A Nonasymptotic Theory of Gain-Dependent Error Dynamics in Behavior Cloning

arXiv cs.RO / 4/17/2026

📰 NewsIdeas & Deep AnalysisModels & Research

Key Points

  • The paper develops a nonasymptotic theory explaining how independent sub-Gaussian action errors in behavior cloning propagate through PD-controller-based closed-loop dynamics into sub-Gaussian position errors.
  • It introduces a gain-dependent proxy matrix X∞(K) that determines the tail probability of failure over a horizon T, showing that training loss alone cannot reliably predict closed-loop performance.
  • The failure probability is factorized into a gain-dependent amplification index Γ_T(K) and a term combining validation loss and generalization slack, making controller gains central to performance evaluation.
  • Under structural (shape-preserving) assumptions, the authors derive bounds on X∞(K) and identify how different PD regimes (e.g., compliant-overdamped vs stiff-underdamped) change the tightness of the failure bounds in a system-dependent way.
  • For a canonical scalar second-order PD system, the stationary variance has a closed-form expression and is shown to be strictly monotone in stiffness and damping, and this monotonicity carries over to ZOH discretization, matching the empirical advantage of compliant, overdamped controllers for BC success.

Abstract

Behavior cloning (BC) policies on position-controlled robots inherit the closed-loop response of the underlying PD controller, yet the effect of controller gains on BC failure lacks a nonasymptotic theory. We show that independent sub-Gaussian action errors propagate through the gain-dependent closed-loop dynamics to yield sub-Gaussian position errors whose proxy matrix X_\infty(K) governs the failure tail.

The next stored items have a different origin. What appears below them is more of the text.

`src/dcc_pkg.sv`:
```
// package: constants and register map for the completion, chain and region interrupt block
//
// Overview of operation
// - a finished transfer request may raise an event on another channel, parameters untouched
// - final chaining alone triggers once, after the last request submits or completes
// - intermediate chaining alone triggers after each request except the last
// - both chaining enables trigger after every transfer request
// - requests per set: second times third count, or third count when AB-synchronized
// - completion interrupts apart from errors; one completion interrupt per shadow region
// - codes 0..31 set pending low bit, 32..63 set pending high bit code-32
// - a returned completion code sets its pending bit; returned only when irq enabled
// - any code on any channel; shared codes set the same pending bit
// - final irq enable alone reports only after the last request
// - intermediate irq enable alone reports each request except the last
// - both irq enables report after every transfer request
// - region irq is OR over 64 codes of pending, enable and region mask
// - writing one to a pending clear bit clears it; zero does nothing; a code returned in the same cycle keeps its bit set
// - region irq pulses when enabled pending goes from none to some
// - the reevaluate bit re-pulses the region irq while enabled pending bits remain
package dcc_pkg;

	localparam int unsigned NUM_CODES   = 64;
	localparam int unsigned CODE_W      = 6;
	localparam int unsigned NUM_REGIONS = 8;
	localparam int unsigned DIM_W       = 16;
	localparam int unsigned TOTAL_W     = 32;
	localparam int unsigned ADDR_W      = 8;

	// ------------------------------------------------------------
	// register offsets (byte addresses)
	// ------------------------------------------------------------
	localparam logic [7:0] OFS_PENDING_LOW       = 8'h00;
	localparam logic [7:0] OFS_PENDING_HIGH      = 8'h04;
	localparam logic [7:0] OFS_PENDING_CLEAR_LOW = 8'h08;
	localparam logic [7:0] OFS_PENDING_CLEAR_HI  = 8'h0C;
	localparam logic [7:0] OFS_IRQ_ENABLE_LOW    = 8'h10;
	localparam logic [7:0] OFS_IRQ_ENABLE_HIGH   = 8'h14;
	localparam logic [7:0] OFS_IRQ_REEVALUATE    = 8'h18;
	localparam logic [7:0] OFS_REGION_MASK_BASE  = 8'h40;
	localparam logic [7:0] OFS_REGION_MASK_END   = 8'h80;

	// ------------------------------------------------------------
	// field positions and reset values
	// ------------------------------------------------------------
	localparam int unsigned REEVALUATE_BIT   = 0;
	localparam int unsigned MASK_REGION_LSB  = 3;
	localparam int unsigned MASK_HIGH_BIT    = 2;
	localparam logic [31:0] RST_WORD         = 32'h0000_0000;
	localparam logic [63:0] RST_PENDING      = 64'h0000_0000_0000_0000;
	localparam logic [63:0] RST_IRQ_ENABLE   = 64'h0000_0000_0000_0000;
	localparam logic [63:0] RST_REGION_MASK  = 64'h0000_0000_0000_0000;

	typedef enum logic {
		DCC_EV_SUBMIT   = 1'b0,
		DCC_EV_COMPLETE = 1'b1
	} dcc_event_kind_type;

endpackage : dcc_pkg

```
`src/dcc_code_decode.sv`:
```
// module: one-hot decoder of a completion code, gated by a strobe
`timescale 1ns/10ps
`default_nettype none
module dcc_code_decode #(
	parameter int unsigned CW = 6
) (
	input  wire logic [CW-1:0]      code,
	input  wire logic               strobe,
	output logic      [(1<<CW)-1:0] onehot
);
	always_comb begin
		onehot       = '0;
		onehot[code] = strobe;
	end
endmodule : dcc_code_decode
`default_nettype wire

```
`src/dcc_region_irq.sv`:
```
// module: completion interrupt pulse for one shadow region
`timescale 1ns/10ps
`default_nettype none
module dcc_region_irq
	import dcc_pkg::*;
(
	input  wire logic                 clk,
	input  wire logic                 rst,
	input  wire logic [NUM_CODES-1:0] pending,
	input  wire logic [NUM_CODES-1:0] enable,
	input  wire logic [NUM_CODES-1:0] region_mask,
	input  wire logic                 reevaluate,
	output logic                      irq_ff
);
	logic any_now;
	logic any_prev_ff;
	logic nxt_any_prev;
	logic nxt_irq;

	always_comb begin
		any_now      = |(pending & enable & region_mask);
		nxt_any_prev = any_now;
		nxt_irq      = (any_now & ~any_prev_ff) | (reevaluate & any_now);
	end

	always_ff @(posedge clk or posedge rst) begin
		if (rst) begin
			any_prev_ff <= 1'b0;
			irq_ff      <= 1'b0;
		end else begin
			any_prev_ff <= nxt_any_prev;
			irq_ff      <= nxt_irq;
		end
	end

	a_irq_rise_only: assert property (@(posedge clk) disable iff (rst)
		(any_now && any_prev_ff && !reevaluate) |=> !irq_ff)
		else $error("region irq pulsed while enabled pending stayed set");
	a_irq_on_rise: assert property (@(posedge clk) disable iff (rst)
		(any_now && !any_prev_ff) |=> irq_ff)
		else $error("region irq missed a rise of enabled pending");
	c_irq_reeval: cover property (@(posedge clk) disable iff (rst) reevaluate && any_prev_ff ##1 irq_ff);
endmodule : dcc_region_irq
`default_nettype wire

```
`src/dcc_top.sv`:
```
// module: completion code handling, channel chaining and region completion interrupts with APB registers
//
// Decided for this implementation: the APB slave port and the address map.
`timescale 1ns/10ps
`default_nettype none
module dcc_top
	import dcc_pkg::*;
(
	input  wire logic                          clk,
	input  wire logic                          rst,
	// apb slave
	input  wire logic                          psel,
	input  wire logic                          penable,
	input  wire logic                          pwrite,
	input  wire logic [dcc_pkg::ADDR_W-1:0]    paddr,
	input  wire logic [31:0]                   pwdata,
	output logic      [31:0]                   prdata_ff,
	output logic                               pready_ff,
	output logic                               pslverr_ff,
	// transfer request events from sequencing / transfer controllers
	input  wire logic                          req_valid,
	input  wire dcc_pkg::dcc_event_kind_type   req_kind,
	input  wire logic [dcc_pkg::CODE_W-1:0]    req_channel,
	input  wire logic                          req_first,
	input  wire logic [dcc_pkg::CODE_W-1:0]    completion_code,
	input  wire logic                          early_completion,
	input  wire logic                          final_chain_enable,
	input  wire logic                          intermediate_chain_enable,
	input  wire logic                          final_done_irq_enable,
	input  wire logic                          intermediate_done_irq_enable,
	input  wire logic                          ab_sync,
	input  wire logic [dcc_pkg::DIM_W-1:0]     second_dim_count,
	input  wire logic [dcc_pkg::DIM_W-1:0]     third_dim_count,
	// outputs
	output logic      [dcc_pkg::NUM_CODES-1:0] chain_event_ff,
	output logic      [dcc_pkg::NUM_REGIONS-1:0] region_done_irq
);
	import dcc_pkg::*;

	// ------------------------------------------------------------
	// request counting per channel
	// ------------------------------------------------------------
	logic [TOTAL_W-1:0] remain_mem [NUM_CODES];
	logic [TOTAL_W-1:0] set_total;
	logic [TOTAL_W-1:0] remaining;
	logic [TOTAL_W-1:0] nxt_remain;
	logic               counted;
	logic               is_last;
	logic               chain_fire;
	logic               irq_fire;

	always_comb begin
		// requests per parameter set
		if (ab_sync) begin
			set_total = TOTAL_W'(third_dim_count);
		end else begin
			set_total = TOTAL_W'(second_dim_count) * TOTAL_W'(third_dim_count);
		end
		// only the event matching the completion mode counts
		counted    = req_valid & ((req_kind == DCC_EV_SUBMIT) == early_completion);
		remaining  = req_first ? set_total : remain_mem[req_channel];
		// a zero count is treated as a single request to avoid wrapping
		is_last    = (remaining <= TOTAL_W'(1));
		nxt_remain = is_last ? '0 : remaining - TOTAL_W'(1);
		chain_fire = counted & ((is_last & final_chain_enable)
			| (~is_last & intermediate_chain_enable));
		irq_fire   = counted & ((is_last & final_done_irq_enable)
			| (~is_last & intermediate_done_irq_enable));
	end

	// counter memory has no reset: the first request of a set always reloads it
	always_ff @(posedge clk) begin
		if (counted) begin
			remain_mem[req_channel] <= nxt_remain;
		end
	end

	// ------------------------------------------------------------
	// chain events and pending set
	// ------------------------------------------------------------
	logic [NUM_CODES-1:0] chain_onehot;
	logic [NUM_CODES-1:0] pend_set;

	// only an event is produced; parameter sets are never written here
	dcc_code_decode #(.CW(CODE_W)) u_chain_dec (
		.code   (completion_code),
		.strobe (chain_fire),
		.onehot (chain_onehot)
	);

	// any code from any channel, no tie to the channel number
	dcc_code_decode #(.CW(CODE_W)) u_pend_dec (
		.code   (completion_code),
		.strobe (irq_fire),
		.onehot (pend_set)
	);

	// ------------------------------------------------------------
	// apb register file
	// ------------------------------------------------------------
	logic [NUM_CODES-1:0] pending_ff;
	logic [NUM_CODES-1:0] irq_enable_ff;
	logic [NUM_CODES-1:0] region_mask_ff [NUM_REGIONS];
	logic                 reevaluate_ff;
	logic [NUM_CODES-1:0] nxt_pending;
	logic [NUM_CODES-1:0] nxt_irq_enable;
	logic [NUM_CODES-1:0] nxt_region_mask [NUM_REGIONS];
	logic                 nxt_reevaluate;
	logic [NUM_CODES-1:0] nxt_chain_event;
	logic [NUM_CODES-1:0] clr_mask;
	logic [31:0]          nxt_prdata;
	logic                 nxt_pready;
	logic                 nxt_pslverr;
	logic                 setup;
	logic                 wr_en;
	logic                 in_mask;
	logic [2:0]           mask_idx;
	logic                 mask_hi;

	always_comb begin
		setup          = psel & ~penable;
		wr_en          = psel & penable & pready_ff & pwrite;
		in_mask        = (paddr >= OFS_REGION_MASK_BASE) && (paddr < OFS_REGION_MASK_END);
		mask_idx       = paddr[MASK_REGION_LSB +: 3];
		mask_hi        = paddr[MASK_HIGH_BIT];
		clr_mask       = '0;
		nxt_irq_enable = irq_enable_ff;
		nxt_reevaluate = 1'b0;
		nxt_region_mask = region_mask_ff;
		// zero-wait slave: ready rises the cycle after setup and drops after access
		nxt_pready     = setup;
		nxt_pslverr    = 1'b0;
		nxt_prdata     = prdata_ff;
		if (setup) begin
			nxt_prdata = RST_WORD;
			if (paddr == OFS_PENDING_LOW) begin
				nxt_prdata = pending_ff[31:0];
			end else if (paddr == OFS_PENDING_HIGH) begin
				nxt_prdata = pending_ff[63:32];
			end else if (paddr == OFS_IRQ_ENABLE_LOW) begin
				nxt_prdata = irq_enable_ff[31:0];
			end else if (paddr == OFS_IRQ_ENABLE_HIGH) begin
				nxt_prdata = irq_enable_ff[63:32];
			end else if (paddr == OFS_PENDING_CLEAR_LOW || paddr == OFS_PENDING_CLEAR_HI
				|| paddr == OFS_IRQ_REEVALUATE) begin
				nxt_prdata = RST_WORD;
			end else if (in_mask && paddr[1:0] == 2'h0) begin
				nxt_prdata = mask_hi ? region_mask_ff[mask_idx][63:32] : region_mask_ff[mask_idx][31:0];
			end else begin
				nxt_pslverr = 1'b1;
			end
		end
		if (wr_en && !pslverr_ff) begin
			if (paddr == OFS_PENDING_CLEAR_LOW) begin
				clr_mask[31:0] = pwdata;
			end else if (paddr == OFS_PENDING_CLEAR_HI) begin
				clr_mask[63:32] = pwdata;
			end else if (paddr == OFS_IRQ_ENABLE_LOW) begin
				nxt_irq_enable[31:0] = pwdata;
			end else if (paddr == OFS_IRQ_ENABLE_HIGH) begin
				nxt_irq_enable[63:32] = pwdata;
			end else if (paddr == OFS_IRQ_REEVALUATE) begin
				nxt_reevaluate = pwdata[REEVALUATE_BIT];
			end else if (in_mask) begin
				if (mask_hi) begin
					nxt_region_mask[mask_idx][63:32] = pwdata;
				end else begin
					nxt_region_mask[mask_idx][31:0] = pwdata;
				end
			end
		end
		// a completion arriving with its clear is kept: set wins
		nxt_pending     = (pending_ff & ~clr_mask) | pend_set;
		nxt_chain_event = chain_onehot;
	end

	always_ff @(posedge clk or posedge rst) begin
		if (rst) begin
			pending_ff     <= RST_PENDING;
			irq_enable_ff  <= RST_IRQ_ENABLE;
			reevaluate_ff  <= 1'b0;
			chain_event_ff <= '0;
			prdata_ff      <= RST_WORD;
			pready_ff      <= 1'b0;
			pslverr_ff     <= 1'b0;
			for (int r = 0; r < NUM_REGIONS; r++) begin
				region_mask_ff[r] <= RST_REGION_MASK;
			end
		end else begin
			pending_ff     <= nxt_pending;
			irq_enable_ff  <= nxt_irq_enable;
			reevaluate_ff  <= nxt_reevaluate;
			chain_event_ff <= nxt_chain_event;
			prdata_ff      <= nxt_prdata;
			pready_ff      <= nxt_pready;
			pslverr_ff     <= nxt_pslverr;
			region_mask_ff <= nxt_region_mask;
		end
	end

	// ------------------------------------------------------------
	// one completion interrupt per shadow region
	// ------------------------------------------------------------
	genvar g;
	generate
		for (g = 0; g < NUM_REGIONS; g++) begin : g_region
			dcc_region_irq u_irq (
				.clk         (clk),
				.rst         (rst),
				.pending     (pending_ff),
				.enable      (irq_enable_ff),
				.region_mask (region_mask_ff[g]),
				.reevaluate  (reevaluate_ff),
				.irq_ff      (region_done_irq[g])
			);
		end
	endgenerate

	// ------------------------------------------------------------
	// checks
	// ------------------------------------------------------------
	a_pend_set_code: assert property (@(posedge clk) disable iff (rst)
		irq_fire |=> pending_ff[$past(completion_code)])
		else $error("completion code did not set its pending bit");
	a_pend_clear_one: assert property (@(posedge clk) disable iff (rst)
		(wr_en && !pslverr_ff && paddr == OFS_PENDING_CLEAR_LOW && pwdata[0] && !pend_set[0]) |=> !pending_ff[0])
		else $error("pending clear did not clear bit 0");
	a_pend_hold: assert property (@(posedge clk) disable iff (rst)
		(pending_ff[5] && !clr_mask[5]) |=> pending_ff[5])
		else $error("pending bit dropped without a clear");
	a_chain_last_only: assert property (@(posedge clk) disable iff (rst)
		(counted && !intermediate_chain_enable && !is_last) |=> chain_event_ff == '0)
		else $error("final-only chaining fired on an intermediate request");
	a_chain_onehot: assert property (@(posedge clk) disable iff (rst)
		chain_fire |=> chain_event_ff == (64'h1 << $past(completion_code)))
		else $error("chain event missing on the target channel");
	a_irq_inter_only: assert property (@(posedge clk) disable iff (rst)
		(counted && is_last && !final_done_irq_enable) |-> !irq_fire)
		else $error("intermediate-only irq reported the last request");
	a_count_ab: assert property (@(posedge clk) disable iff (rst)
		(counted && req_first && ab_sync) |-> remaining == TOTAL_W'(third_dim_count))
		else $error("AB-synchronized set size wrong");
	a_apb_ready: assert property (@(posedge clk) disable iff (rst)
		(psel && !penable) |=> pready_ff ##1 !pready_ff)
		else $error("apb ready not a single cycle after setup");
	a_both_every: assert property (@(posedge clk) disable iff (rst)
		(counted && final_done_irq_enable && intermediate_done_irq_enable) |-> irq_fire)
		else $error("both irq enables did not report a request");

	// ------------------------------------------------------------
	// request counting and chain checks
	// ------------------------------------------------------------
	// a refused event kind must leave both the chain and the pending bits alone
	a_kind_refused: assert property (@(posedge clk) disable iff (rst)
		(req_valid && ((req_kind == DCC_EV_SUBMIT) != early_completion)) |-> !chain_fire && !irq_fire)
		else $error("event of the wrong completion mode was counted");
	a_chain_inter_only: assert property (@(posedge clk) disable iff (rst)
		(counted && is_last && !final_chain_enable) |=> chain_event_ff == '0)
		else $error("intermediate-only chaining fired on the last request");
	a_chain_every: assert property (@(posedge clk) disable iff (rst)
		(counted && final_chain_enable && intermediate_chain_enable) |-> chain_fire)
		else $error("both chaining enables did not trigger a request");
	a_count_a: assert property (@(posedge clk) disable iff (rst)
		(counted && req_first && !ab_sync) |-> remaining == TOTAL_W'(second_dim_count) * TOTAL_W'(third_dim_count))
		else $error("A-synchronized set size wrong");

	// ------------------------------------------------------------
	// pending bit checks
	// ------------------------------------------------------------
	a_final_irq_last: assert property (@(posedge clk) disable iff (rst)
		(counted && final_done_irq_enable && !intermediate_done_irq_enable) |-> irq_fire == is_last)
		else $error("final-only irq reported at the wrong request");
	a_inter_irq_each: assert property (@(posedge clk) disable iff (rst)
		(counted && !is_last && intermediate_done_irq_enable) |-> irq_fire)
		else $error("intermediate irq missed a request");
	// pending bits may move only through a returned code or a clear
	a_pend_quiet: assert property (@(posedge clk) disable iff (rst)
		(!irq_fire && clr_mask == '0) |=> pending_ff == $past(pending_ff))
		else $error("pending bits changed without a completion or a clear");
	a_clear_high: assert property (@(posedge clk) disable iff (rst)
		(wr_en && !pslverr_ff && paddr == OFS_PENDING_CLEAR_HI && !irq_fire)
		|=> pending_ff == ($past(pending_ff) & ~{$past(pwdata), 32'h0000_0000}))
		else $error("high pending clear touched the wrong bits");

	// ------------------------------------------------------------
	// bus and region interrupt checks
	// ------------------------------------------------------------
	// the error flag is decoded at setup only, so it can never outlive ready
	a_err_with_ready: assert property (@(posedge clk) disable iff (rst)
		pslverr_ff |-> pready_ff)
		else $error("apb error flag without ready");
	a_ready_pulse: assert property (@(posedge clk) disable iff (rst)
		pready_ff |=> !pready_ff)
		else $error("apb ready stood longer than one cycle");
	a_enable_write: assert property (@(posedge clk) disable iff (rst)
		(wr_en && !pslverr_ff && paddr == OFS_IRQ_ENABLE_LOW) |=> irq_enable_ff[31:0] == $past(pwdata))
		else $error("irq enable low write did not land");
	a_reeval_pulse: assert property (@(posedge clk) disable iff (rst)
		(reevaluate_ff && |(pending_ff & irq_enable_ff & region_mask_ff[0])) |=> region_done_irq[0])
		else $error("reevaluate did not re-pulse region 0");
	a_region_quiet: assert property (@(posedge clk) disable iff (rst)
		!(|(pending_ff & irq_enable_ff & region_mask_ff[2])) |=> !region_done_irq[2])
		else $error("region 2 pulsed with nothing enabled and pending");

	c_chain_fire: cover property (@(posedge clk) disable iff (rst) chain_fire && !is_last);
	c_pend_clear: cover property (@(posedge clk) disable iff (rst) (|clr_mask) && (|pend_set));
	c_region_irq: cover property (@(posedge clk) disable iff (rst) |region_done_irq);
endmodule : dcc_top
`default_nettype wire

```
`config.mk`:
```
export PLATFORM = sky130hd
export DESIGN_NAME = dcc_top
export DESIGN_NICKNAME = d
export VERILOG_FILES = /design/src/dcc_pkg.sv /design/src/dcc_code_decode.sv /design/src/dcc_region_irq.sv /design/src/dcc_top.sv
export SDC_FILE = /design/constraint.sdc
export NUM_CORES = 2
export LEC_CHECK = 0
export BUFFER_PORTS_ARGS = -buffer_cell sky130_fd_sc_hd__buf_4
export CAP_MARGIN = 20
export CORE_MARGIN = 5
export CORE_UTILIZATION = 24
export DETAILED_ROUTE_END_ITERATION = 16
export PLACE_DENSITY = 0.44
export RECOVER_POWER = 100
export SLEW_MARGIN = 20
export SYNTH_ARGS = -nofsm -noshare
export SYNTH_HDL_FRONTEND = slang
export SYNTH_HIERARCHICAL = 1
export SYNTH_SLANG_ARGS = --single-unit
export TNS_END_PERCENT = 30
```
`constraint.sdc`:
```
create_clock -name clk -period 52.4 [get_ports clk]
set_input_delay 7.86 -clock clk [delete_from_list [all_inputs] [get_ports clk]]
set_output_delay 7.86 -clock clk [all_outputs]
set_load 0.02 [all_outputs]
```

The probability of horizon-T task failure factorizes into a gain-dependent amplification index \Gamma_T(K) and the validation loss plus a generalization slack, so training loss alone cannot predict closed-loop performance. Under shape-preserving upper-bound structural assumptions the proxy admits the scalar bound X_\infty(K)\preceq\Psi(K)\bar X with \Psi(K) decomposed into label difficulty, injection strength, and contraction, ranking the four canonical regimes with compliant-overdamped (CO) tightest, stiff-underdamped (SU) loosest, and the stiff-overdamped versus compliant-underdamped ordering system-dependent. For the canonical scalar second-order PD system the closed-form continuous-time stationary variance X_\infty^{\mathrm{c}}(\alpha,\beta)=\sigma^2\alpha/(2\beta) is strictly monotone in stiffness and damping over the entire stable orthant, covering both underdamped and overdamped regimes, and the exact zero-order-hold (ZOH) discretization inherits this monotonicity. The analysis provides the first nonasymptotic explanation of the empirical finding that compliant, overdamped controllers improve BC success rates.